Nova(?) ADD – reescrita em “cratês”.

ADD_29_AgEm primeiro lugar há que reconhecer que, embora sem perder a incongruência interna porque não pode cumprir a função para a qual foi desenhado, este “modelito” está melhor do que a versão anterior. A inclusão dos docentes dos dois últimos escalões no processo avaliativo (e não discuto aqui a questão da qualidade, ou melhor, da falta de qualidade latente) foi uma boa decisão e a não contabilização da ADD para efeitos de concurso para os contratados (embora a solução encontrada tenha o despoletado outro problema, como exporei mais à frente) é uma medida acertada porque diminui a perversidade dos concursos.

Mas à medida que o ME aligeira as novas versões do “modelito”, ganha força a tese de que a ADD não é um problema de aferição do desempenho docente e de melhoria do desenvolvimento profissional. Para o MEC, a ADD é exclusivamente um instrumento de contracção da progressão na carreira.

Como o Governo não quer reconhecer esta evidência, insiste em remendar o “modelito” porque presume obter proveitos políticos com um acordo alcançado com qualquer sindicato.

Face às propostas de alteração apresentadas pela FENPROF e pela FNE (sei que houve mais contributos de outras organizações sindicais, mas só li as 2 propostas) houve o cuidado de limar as arestas mais toscas, designadamente, a dispensa dos docentes dos dois últimos escalões (Art. 20º) e a clarificação do perfil dos avaliadores externos (Art. 13º). Como é evidente, o problema continua por resolver porque os avaliadores internos podem ser de outro grupo de recrutamento se o coordenador do departamento não puder designar outro avaliador e tiver ele próprio de assumir essa competência (Art. 14º). A dispensa dos contratados da observação de aulas cavou ainda mais o buraco do rigor, ou da falta dele (Art. 18º). Se se reconhecem benefícios da observação de aulas no desenvolvimento profissional, como justificar este impedimento?

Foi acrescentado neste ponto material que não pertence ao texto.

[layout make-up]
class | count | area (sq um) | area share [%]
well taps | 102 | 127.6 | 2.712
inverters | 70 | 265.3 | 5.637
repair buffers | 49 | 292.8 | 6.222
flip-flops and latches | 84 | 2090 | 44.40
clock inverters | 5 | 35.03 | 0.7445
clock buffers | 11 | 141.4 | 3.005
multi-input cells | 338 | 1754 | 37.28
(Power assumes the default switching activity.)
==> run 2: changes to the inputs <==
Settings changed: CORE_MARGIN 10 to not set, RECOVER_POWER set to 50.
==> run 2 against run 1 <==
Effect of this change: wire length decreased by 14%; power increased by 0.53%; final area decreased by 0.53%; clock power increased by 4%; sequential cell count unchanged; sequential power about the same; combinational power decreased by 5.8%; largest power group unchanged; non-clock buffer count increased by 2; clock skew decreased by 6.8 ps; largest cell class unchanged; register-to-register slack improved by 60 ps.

Estou convencido de que o MEC decidiu, voluntariamente, deixar alguns rabos-de-palha para a próxima ronda negocial, designadamente, a obrigatoriedade de observação de aulas aos docentes integrados no 2º e 4º escalão da carreira.

E pouco mais há a acrescentar a não ser reforçar a evidência de que este documento foi escrito em cratês, puro e duro. Quero com isto dizer que o rigor, que devia impregnar todo o documento, é uma falácia desvirtuada de sentido.